Men, regardless of their political standing, should all be able to hang out in a cabin without it being "gay." The word "gay" is also not a come-back to bigotry, even if you package it in a thinly-veiled, faux-progressive phrase like "liberal, educated, and comfortable with gay sex." These allies seem to be able to take the time to send packages to a militia and write gay porn about them, but have ignored transgender needs. While many leftist allies have come out against the nation's harmful bathroom bills, like North Carolina's HB2, where has their fervor been before now? Why are trans folks still dying? Why are liberal artists and journalist continuing to exploit trans lives for their profit? Why does the left only jump on a bandwagon when something devastating happens to a group? We've been asking for help and support for decades.

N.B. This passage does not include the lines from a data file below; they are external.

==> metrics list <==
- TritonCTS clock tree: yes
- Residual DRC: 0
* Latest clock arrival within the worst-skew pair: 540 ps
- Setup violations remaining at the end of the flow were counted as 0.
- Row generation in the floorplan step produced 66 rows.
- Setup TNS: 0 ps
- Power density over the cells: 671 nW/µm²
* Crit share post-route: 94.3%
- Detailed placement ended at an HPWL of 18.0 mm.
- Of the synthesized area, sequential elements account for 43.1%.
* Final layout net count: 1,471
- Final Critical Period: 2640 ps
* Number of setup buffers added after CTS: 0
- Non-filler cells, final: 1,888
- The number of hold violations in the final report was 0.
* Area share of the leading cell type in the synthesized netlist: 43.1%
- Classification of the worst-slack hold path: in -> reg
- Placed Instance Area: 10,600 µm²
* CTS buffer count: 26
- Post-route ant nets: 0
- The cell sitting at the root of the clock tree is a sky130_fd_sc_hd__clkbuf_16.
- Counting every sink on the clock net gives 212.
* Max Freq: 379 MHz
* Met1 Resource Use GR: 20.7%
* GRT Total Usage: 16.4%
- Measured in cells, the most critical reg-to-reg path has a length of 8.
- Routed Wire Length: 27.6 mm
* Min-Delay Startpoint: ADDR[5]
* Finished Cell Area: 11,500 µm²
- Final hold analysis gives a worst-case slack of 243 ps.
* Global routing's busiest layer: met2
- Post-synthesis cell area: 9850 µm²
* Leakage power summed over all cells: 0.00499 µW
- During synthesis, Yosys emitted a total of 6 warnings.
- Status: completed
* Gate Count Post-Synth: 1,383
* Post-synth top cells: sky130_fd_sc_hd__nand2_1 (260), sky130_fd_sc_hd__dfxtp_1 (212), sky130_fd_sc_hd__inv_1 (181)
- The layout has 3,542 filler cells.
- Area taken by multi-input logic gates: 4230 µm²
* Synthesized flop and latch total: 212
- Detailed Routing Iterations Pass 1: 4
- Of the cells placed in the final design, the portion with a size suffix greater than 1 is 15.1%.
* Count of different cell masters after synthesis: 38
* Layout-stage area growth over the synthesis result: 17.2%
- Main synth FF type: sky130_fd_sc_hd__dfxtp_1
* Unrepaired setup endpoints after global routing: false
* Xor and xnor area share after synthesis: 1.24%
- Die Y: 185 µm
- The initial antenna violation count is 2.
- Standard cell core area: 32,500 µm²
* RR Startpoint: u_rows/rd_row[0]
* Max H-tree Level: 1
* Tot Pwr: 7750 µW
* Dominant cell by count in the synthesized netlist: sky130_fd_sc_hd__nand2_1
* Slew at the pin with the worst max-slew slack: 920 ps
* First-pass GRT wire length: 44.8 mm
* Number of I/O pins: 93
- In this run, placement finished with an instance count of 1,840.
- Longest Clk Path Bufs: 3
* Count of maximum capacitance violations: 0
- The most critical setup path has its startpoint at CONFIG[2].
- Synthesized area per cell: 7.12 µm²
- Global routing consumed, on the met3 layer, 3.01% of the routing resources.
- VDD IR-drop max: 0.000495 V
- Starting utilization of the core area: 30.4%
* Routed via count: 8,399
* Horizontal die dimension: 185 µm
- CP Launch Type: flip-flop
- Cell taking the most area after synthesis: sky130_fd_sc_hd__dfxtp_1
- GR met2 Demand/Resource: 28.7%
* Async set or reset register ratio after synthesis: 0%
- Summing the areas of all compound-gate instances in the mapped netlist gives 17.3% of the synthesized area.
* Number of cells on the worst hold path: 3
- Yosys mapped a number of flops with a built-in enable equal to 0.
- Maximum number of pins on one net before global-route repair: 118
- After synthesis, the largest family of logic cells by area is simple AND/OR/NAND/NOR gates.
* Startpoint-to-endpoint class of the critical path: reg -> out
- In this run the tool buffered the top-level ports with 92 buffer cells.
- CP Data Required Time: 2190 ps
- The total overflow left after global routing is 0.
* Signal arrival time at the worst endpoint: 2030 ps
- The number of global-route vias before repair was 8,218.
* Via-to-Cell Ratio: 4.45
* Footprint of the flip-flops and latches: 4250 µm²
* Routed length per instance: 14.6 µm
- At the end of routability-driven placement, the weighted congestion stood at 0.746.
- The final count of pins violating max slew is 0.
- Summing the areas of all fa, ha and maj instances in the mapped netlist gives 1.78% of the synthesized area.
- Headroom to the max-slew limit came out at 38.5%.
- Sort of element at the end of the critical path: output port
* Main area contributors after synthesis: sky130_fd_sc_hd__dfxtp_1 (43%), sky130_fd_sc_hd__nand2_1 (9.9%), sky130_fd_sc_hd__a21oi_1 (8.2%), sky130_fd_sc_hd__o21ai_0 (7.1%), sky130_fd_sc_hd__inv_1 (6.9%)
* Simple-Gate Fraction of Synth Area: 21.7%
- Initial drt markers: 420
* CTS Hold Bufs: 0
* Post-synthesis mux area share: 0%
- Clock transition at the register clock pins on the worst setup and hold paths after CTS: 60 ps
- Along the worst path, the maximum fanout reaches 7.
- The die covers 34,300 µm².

Aside from all of the hypocrisy in “calling out” LGBT Republicans, what feels most concerning and alarming is how the segregation between the left/right and gay/straight communities creates a political affiliation around sexual and gender identity. Political slants really shouldn’t have anything to do with how a person identifies sexually or in their gender presentation. If all queer folks were to only visibly exist on the left then it would look (to the right anyway) like LGBT identity is merely a symptom of liberalism, and not to be taken seriously. The left doesn’t outnumber the right. The Republican party isn’t going anywhere. We aren’t going to defeat their ideology by dismissing it. We can try to educate Republicans on issues, but we most definitely can not do that by isolating ourselves from them entirely.

Queer people on the left don’t have to befriend anti-gay Republicans; all they have to do is not bully the LGBT Republicans who are trying to educate their fellow conservatives.

Being LGBT and a Republican truly does have merit. LGBT people have accomplished so much throughout history and I think if we allowed other LGBT folks to bleed into the right, we could see further change. Some hot-button issues like the Employee Non-Discrimination Act, trans rights, and protection for LGBT youth (particularly the homeless) still need tending to, and if we had voices on both sides of the political spectrum advocating for these issues, we could get legislation passed faster. Society needs to stop demonizing and abusing LGBT people due to their political slants and instead engage with one another through healthy conversation that leads to societal fairness for everyone.